» Your goal:
The lines to copy from the data below are those that hold the string "leakage".

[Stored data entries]
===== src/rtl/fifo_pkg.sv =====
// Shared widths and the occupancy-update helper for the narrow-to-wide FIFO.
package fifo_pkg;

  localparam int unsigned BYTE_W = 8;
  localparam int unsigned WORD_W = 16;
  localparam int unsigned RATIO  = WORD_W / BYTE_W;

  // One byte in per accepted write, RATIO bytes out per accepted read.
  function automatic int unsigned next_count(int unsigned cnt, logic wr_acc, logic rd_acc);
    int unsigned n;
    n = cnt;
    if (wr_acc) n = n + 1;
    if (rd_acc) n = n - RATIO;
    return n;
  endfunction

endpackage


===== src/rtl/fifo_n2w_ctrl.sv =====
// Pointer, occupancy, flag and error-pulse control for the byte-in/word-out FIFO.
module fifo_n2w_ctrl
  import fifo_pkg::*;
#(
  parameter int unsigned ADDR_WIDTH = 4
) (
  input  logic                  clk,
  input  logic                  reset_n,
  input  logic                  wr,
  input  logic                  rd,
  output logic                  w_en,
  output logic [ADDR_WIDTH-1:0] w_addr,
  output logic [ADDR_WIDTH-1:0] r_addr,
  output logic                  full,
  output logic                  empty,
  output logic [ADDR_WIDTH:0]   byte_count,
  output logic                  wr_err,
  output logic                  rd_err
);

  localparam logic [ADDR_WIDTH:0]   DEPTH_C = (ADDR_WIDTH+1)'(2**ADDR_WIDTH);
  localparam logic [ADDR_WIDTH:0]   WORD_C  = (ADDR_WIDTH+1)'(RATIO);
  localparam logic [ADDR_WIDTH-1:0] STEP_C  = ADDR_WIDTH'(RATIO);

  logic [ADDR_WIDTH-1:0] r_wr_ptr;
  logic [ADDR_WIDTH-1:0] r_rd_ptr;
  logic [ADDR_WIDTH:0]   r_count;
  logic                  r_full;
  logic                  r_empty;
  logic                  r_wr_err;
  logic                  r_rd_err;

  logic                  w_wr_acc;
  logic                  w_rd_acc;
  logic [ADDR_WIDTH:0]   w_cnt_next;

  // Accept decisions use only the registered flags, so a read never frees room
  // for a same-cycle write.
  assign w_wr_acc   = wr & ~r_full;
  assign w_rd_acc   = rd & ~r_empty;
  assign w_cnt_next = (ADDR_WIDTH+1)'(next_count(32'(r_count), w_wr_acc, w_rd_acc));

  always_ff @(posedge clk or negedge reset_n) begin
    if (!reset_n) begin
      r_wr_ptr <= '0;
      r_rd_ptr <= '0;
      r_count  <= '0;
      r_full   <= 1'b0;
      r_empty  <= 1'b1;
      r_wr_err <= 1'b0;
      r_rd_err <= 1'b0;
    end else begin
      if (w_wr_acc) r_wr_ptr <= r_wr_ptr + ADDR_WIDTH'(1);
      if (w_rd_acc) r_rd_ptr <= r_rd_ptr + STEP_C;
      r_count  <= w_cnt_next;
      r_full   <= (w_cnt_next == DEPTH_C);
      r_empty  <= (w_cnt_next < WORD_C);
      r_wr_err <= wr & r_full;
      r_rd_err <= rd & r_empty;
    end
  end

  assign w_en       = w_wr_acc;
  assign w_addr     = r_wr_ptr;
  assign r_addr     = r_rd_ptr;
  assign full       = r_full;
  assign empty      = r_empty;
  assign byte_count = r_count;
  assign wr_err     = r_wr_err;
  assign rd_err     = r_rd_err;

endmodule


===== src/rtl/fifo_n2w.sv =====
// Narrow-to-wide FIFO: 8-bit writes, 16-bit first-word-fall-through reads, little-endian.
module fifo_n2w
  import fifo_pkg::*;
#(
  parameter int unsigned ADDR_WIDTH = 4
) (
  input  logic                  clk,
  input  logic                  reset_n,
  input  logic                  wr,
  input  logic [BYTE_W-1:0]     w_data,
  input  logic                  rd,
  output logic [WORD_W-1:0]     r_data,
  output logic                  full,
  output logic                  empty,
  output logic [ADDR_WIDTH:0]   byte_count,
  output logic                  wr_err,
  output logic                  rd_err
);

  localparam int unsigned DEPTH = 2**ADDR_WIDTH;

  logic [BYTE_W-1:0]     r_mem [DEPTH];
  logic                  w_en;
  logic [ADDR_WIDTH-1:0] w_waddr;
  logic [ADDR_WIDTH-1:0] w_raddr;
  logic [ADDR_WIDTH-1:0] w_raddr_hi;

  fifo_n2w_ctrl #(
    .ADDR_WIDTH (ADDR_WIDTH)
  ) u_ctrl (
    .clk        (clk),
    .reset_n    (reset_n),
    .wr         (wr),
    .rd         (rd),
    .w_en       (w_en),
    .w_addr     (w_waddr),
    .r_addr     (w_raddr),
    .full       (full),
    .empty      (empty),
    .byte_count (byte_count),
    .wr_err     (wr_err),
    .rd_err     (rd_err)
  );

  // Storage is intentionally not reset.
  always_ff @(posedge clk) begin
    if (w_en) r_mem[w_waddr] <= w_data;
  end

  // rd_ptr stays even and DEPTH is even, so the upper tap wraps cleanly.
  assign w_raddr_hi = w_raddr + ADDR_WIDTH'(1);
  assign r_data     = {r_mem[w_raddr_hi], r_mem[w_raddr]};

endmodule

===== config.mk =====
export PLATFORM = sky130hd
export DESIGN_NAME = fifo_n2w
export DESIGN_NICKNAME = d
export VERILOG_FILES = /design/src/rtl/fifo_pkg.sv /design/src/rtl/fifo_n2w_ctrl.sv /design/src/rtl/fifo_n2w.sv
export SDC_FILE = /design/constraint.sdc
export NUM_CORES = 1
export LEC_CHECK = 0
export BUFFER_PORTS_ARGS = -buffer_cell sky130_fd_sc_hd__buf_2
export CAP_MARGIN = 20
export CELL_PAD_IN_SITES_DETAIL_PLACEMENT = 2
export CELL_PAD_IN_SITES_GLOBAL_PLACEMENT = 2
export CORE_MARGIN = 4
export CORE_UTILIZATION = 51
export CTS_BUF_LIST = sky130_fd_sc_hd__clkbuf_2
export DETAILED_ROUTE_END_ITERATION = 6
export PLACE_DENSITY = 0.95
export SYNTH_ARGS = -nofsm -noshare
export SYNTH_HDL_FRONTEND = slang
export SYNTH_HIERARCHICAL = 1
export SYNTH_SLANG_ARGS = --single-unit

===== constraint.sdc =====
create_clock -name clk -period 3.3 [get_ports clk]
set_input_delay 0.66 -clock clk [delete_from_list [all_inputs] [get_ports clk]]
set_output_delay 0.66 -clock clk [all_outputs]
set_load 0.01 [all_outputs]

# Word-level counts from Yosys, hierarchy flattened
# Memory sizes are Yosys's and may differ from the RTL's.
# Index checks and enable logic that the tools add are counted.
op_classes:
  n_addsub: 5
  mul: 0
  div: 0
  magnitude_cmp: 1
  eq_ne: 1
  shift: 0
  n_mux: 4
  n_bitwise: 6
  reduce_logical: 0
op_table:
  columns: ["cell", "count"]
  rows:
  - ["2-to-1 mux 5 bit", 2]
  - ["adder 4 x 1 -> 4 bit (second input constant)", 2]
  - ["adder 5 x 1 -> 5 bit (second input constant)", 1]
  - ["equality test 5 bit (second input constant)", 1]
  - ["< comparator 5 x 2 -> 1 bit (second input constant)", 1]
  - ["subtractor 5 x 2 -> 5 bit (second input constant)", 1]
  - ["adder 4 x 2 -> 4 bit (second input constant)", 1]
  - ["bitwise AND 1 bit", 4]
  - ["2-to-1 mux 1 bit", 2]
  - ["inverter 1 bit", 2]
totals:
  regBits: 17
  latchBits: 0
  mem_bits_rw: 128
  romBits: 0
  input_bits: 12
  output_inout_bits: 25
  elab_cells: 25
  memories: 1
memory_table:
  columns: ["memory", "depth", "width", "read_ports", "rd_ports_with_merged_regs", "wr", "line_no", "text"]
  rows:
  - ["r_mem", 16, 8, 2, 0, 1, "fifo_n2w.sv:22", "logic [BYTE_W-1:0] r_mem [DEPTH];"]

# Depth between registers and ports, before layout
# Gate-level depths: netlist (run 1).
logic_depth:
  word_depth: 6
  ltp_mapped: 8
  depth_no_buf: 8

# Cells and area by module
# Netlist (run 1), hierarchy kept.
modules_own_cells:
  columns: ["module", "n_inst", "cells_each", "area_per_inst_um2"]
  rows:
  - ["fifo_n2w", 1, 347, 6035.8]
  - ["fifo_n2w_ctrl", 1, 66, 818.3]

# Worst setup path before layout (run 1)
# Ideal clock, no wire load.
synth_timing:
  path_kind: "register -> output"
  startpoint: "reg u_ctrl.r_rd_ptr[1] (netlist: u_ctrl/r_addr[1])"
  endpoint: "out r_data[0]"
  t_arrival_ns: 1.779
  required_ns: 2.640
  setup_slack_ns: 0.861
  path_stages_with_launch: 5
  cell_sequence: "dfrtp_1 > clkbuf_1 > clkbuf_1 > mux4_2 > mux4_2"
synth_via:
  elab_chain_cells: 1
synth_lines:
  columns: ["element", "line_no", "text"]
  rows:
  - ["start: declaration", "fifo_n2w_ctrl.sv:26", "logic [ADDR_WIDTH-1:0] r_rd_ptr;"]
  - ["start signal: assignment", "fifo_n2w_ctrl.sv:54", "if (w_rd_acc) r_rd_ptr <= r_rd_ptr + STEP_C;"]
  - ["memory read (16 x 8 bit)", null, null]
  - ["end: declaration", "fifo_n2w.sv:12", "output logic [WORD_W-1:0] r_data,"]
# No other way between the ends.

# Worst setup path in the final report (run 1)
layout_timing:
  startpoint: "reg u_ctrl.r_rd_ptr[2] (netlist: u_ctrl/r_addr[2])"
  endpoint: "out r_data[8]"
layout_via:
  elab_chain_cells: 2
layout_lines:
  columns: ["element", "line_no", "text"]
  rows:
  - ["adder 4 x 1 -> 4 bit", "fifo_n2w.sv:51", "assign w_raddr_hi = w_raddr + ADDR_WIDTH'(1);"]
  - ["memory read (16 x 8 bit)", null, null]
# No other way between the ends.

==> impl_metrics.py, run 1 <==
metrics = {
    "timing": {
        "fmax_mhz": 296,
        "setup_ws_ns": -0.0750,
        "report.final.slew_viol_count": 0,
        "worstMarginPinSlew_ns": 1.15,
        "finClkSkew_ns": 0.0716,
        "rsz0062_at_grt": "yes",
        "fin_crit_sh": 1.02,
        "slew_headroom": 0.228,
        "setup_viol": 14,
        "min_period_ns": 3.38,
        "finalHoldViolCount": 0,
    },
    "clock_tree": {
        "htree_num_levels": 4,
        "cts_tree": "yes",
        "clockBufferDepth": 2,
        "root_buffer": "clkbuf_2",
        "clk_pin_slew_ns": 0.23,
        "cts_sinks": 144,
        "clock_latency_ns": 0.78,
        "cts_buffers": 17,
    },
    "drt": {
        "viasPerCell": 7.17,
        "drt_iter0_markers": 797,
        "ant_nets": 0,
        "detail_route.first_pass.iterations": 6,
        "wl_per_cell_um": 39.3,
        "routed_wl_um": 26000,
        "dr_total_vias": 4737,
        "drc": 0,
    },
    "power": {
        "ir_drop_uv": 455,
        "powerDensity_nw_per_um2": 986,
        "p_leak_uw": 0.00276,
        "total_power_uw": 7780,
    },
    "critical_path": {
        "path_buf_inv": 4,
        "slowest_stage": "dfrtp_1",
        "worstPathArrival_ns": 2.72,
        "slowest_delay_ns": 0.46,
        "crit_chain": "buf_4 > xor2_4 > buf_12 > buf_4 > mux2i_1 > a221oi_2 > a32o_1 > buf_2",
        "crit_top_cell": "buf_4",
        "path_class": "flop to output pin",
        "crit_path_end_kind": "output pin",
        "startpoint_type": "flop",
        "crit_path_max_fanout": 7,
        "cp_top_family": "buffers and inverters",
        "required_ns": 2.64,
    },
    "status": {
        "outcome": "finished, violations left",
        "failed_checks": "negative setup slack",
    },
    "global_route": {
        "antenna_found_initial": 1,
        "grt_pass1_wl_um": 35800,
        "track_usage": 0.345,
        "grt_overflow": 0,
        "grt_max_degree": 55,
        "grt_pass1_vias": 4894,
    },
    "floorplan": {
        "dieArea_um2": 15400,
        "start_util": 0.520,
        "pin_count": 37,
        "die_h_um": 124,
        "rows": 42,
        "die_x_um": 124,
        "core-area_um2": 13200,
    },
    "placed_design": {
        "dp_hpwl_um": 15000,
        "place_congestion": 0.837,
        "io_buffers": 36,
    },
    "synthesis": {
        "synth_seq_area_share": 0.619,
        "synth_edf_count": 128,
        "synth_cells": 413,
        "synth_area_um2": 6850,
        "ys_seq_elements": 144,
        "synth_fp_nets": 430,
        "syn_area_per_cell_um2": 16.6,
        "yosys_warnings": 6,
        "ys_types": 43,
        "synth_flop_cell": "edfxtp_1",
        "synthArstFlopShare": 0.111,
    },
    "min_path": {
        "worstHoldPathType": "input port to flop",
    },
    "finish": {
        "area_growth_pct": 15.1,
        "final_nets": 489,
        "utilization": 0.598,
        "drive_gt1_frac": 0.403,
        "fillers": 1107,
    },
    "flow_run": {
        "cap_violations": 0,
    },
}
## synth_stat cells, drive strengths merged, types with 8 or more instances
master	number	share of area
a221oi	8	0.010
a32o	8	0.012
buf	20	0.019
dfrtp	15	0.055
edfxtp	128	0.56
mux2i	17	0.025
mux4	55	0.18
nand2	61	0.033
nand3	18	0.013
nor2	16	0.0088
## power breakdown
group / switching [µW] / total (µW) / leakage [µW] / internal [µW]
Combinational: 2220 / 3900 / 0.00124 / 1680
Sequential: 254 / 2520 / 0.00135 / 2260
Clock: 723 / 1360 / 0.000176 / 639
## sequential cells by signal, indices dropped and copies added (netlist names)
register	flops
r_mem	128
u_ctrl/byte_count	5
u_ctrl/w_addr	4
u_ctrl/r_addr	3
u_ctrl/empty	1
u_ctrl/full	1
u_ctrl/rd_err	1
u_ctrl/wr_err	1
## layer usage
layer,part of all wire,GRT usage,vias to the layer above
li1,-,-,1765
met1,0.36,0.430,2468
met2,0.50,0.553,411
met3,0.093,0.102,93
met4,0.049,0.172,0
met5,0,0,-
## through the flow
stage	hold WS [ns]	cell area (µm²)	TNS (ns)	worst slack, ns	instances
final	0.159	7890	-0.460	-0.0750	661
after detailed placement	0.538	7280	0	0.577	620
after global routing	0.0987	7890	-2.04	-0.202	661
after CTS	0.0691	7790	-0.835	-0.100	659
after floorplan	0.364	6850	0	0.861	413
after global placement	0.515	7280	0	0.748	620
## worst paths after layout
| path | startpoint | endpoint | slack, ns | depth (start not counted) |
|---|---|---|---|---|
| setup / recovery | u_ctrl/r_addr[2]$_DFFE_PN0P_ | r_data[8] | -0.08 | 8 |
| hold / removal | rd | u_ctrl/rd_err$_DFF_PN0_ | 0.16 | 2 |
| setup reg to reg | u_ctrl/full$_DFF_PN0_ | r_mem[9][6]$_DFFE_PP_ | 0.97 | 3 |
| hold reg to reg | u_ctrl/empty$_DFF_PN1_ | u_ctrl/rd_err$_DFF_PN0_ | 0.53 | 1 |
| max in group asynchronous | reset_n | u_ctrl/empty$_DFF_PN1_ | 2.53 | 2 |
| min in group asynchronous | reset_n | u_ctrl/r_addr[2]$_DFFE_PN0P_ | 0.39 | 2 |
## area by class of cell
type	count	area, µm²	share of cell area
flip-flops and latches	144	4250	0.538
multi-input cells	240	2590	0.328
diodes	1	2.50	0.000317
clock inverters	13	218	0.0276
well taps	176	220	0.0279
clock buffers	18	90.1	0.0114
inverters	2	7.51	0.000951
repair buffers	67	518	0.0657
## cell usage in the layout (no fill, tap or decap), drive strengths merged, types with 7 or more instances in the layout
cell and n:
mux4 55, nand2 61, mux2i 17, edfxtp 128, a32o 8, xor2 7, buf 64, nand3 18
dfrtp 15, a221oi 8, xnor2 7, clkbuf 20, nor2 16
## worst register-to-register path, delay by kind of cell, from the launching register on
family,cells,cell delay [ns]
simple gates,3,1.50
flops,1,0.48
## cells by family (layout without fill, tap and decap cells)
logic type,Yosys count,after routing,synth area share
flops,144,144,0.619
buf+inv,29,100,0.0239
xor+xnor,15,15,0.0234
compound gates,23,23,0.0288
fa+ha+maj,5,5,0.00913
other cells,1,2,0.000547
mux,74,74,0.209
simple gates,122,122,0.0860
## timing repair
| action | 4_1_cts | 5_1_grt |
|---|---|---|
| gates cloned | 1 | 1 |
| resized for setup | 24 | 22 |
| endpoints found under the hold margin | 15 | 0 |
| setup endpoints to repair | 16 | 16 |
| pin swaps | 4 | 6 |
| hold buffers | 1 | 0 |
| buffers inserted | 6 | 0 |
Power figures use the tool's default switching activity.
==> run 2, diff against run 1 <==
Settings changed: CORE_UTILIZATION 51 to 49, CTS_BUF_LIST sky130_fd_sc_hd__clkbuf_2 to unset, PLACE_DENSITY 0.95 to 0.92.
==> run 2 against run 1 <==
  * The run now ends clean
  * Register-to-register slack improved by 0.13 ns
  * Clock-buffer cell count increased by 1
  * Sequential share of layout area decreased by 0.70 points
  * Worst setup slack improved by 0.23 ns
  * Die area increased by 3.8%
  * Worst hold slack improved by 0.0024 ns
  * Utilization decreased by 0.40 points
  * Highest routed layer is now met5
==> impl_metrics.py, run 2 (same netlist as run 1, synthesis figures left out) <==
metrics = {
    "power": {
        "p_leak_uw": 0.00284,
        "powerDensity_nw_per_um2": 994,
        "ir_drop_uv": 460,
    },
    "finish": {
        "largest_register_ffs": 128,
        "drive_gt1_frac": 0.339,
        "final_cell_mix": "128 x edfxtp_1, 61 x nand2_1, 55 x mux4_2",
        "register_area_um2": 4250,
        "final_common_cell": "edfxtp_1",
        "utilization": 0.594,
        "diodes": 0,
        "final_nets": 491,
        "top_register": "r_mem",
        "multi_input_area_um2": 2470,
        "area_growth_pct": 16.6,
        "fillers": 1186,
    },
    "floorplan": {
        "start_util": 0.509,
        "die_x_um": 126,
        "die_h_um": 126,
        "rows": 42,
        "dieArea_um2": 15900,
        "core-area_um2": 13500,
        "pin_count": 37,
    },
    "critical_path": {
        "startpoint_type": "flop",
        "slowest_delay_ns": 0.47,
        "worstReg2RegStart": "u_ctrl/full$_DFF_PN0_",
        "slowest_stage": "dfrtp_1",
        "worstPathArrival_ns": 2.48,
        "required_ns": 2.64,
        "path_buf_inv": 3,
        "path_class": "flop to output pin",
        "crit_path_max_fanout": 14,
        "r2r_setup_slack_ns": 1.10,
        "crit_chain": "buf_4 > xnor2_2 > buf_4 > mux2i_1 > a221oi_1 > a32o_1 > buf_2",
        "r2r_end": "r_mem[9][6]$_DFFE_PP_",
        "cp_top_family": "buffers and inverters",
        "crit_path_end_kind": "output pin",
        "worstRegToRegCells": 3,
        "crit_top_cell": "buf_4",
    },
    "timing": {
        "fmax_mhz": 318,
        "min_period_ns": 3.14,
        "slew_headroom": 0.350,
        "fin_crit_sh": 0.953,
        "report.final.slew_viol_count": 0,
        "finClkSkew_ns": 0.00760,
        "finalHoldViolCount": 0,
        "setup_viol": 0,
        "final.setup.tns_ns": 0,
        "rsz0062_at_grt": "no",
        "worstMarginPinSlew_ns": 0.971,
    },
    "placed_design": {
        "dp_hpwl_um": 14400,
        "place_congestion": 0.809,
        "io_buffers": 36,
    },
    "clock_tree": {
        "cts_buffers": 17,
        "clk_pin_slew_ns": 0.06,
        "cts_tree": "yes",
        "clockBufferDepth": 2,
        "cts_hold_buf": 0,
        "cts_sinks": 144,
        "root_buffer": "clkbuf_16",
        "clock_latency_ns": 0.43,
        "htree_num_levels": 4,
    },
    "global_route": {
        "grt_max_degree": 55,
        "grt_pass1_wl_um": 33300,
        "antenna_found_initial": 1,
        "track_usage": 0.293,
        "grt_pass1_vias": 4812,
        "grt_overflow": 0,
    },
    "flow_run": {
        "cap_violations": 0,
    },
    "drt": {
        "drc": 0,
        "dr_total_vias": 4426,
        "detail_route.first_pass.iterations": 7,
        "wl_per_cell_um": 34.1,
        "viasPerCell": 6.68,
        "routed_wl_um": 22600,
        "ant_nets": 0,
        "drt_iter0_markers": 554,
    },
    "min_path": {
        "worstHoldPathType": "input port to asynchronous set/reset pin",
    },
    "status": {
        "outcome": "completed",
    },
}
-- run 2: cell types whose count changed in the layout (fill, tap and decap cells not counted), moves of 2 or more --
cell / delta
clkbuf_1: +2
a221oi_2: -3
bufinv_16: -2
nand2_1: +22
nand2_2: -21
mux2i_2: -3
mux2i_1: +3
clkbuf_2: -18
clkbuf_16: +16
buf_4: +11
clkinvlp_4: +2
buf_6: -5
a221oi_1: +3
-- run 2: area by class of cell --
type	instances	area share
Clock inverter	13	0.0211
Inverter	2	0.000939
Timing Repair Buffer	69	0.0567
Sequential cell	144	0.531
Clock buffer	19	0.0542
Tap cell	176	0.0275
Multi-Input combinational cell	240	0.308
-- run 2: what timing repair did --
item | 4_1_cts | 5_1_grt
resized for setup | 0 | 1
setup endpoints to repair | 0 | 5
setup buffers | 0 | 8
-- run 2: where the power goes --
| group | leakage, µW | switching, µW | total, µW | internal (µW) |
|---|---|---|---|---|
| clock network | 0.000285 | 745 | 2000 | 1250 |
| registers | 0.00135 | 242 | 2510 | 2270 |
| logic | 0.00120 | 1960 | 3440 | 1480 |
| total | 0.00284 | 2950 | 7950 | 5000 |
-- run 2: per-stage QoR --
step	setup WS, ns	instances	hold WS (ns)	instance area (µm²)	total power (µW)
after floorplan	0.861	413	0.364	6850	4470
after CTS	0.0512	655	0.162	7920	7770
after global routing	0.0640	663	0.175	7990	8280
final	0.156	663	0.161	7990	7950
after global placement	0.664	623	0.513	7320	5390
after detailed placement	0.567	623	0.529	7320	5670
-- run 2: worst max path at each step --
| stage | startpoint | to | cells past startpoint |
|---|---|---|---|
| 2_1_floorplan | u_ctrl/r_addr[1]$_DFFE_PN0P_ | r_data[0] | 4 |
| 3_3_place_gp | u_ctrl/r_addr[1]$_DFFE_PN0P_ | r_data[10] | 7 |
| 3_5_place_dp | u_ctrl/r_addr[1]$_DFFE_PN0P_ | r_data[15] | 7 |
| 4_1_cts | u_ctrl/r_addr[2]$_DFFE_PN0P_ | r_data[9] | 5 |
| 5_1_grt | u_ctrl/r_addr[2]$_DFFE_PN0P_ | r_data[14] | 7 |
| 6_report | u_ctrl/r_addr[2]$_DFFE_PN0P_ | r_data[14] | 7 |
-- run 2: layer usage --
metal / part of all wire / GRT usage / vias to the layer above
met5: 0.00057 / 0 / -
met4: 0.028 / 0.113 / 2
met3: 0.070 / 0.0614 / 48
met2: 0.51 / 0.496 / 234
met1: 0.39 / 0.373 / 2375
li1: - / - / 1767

» Solution to the exercise:
group / switching [µW] / total (µW) / leakage [µW] / internal [µW]
| group | leakage, µW | switching, µW | total, µW | internal (µW) |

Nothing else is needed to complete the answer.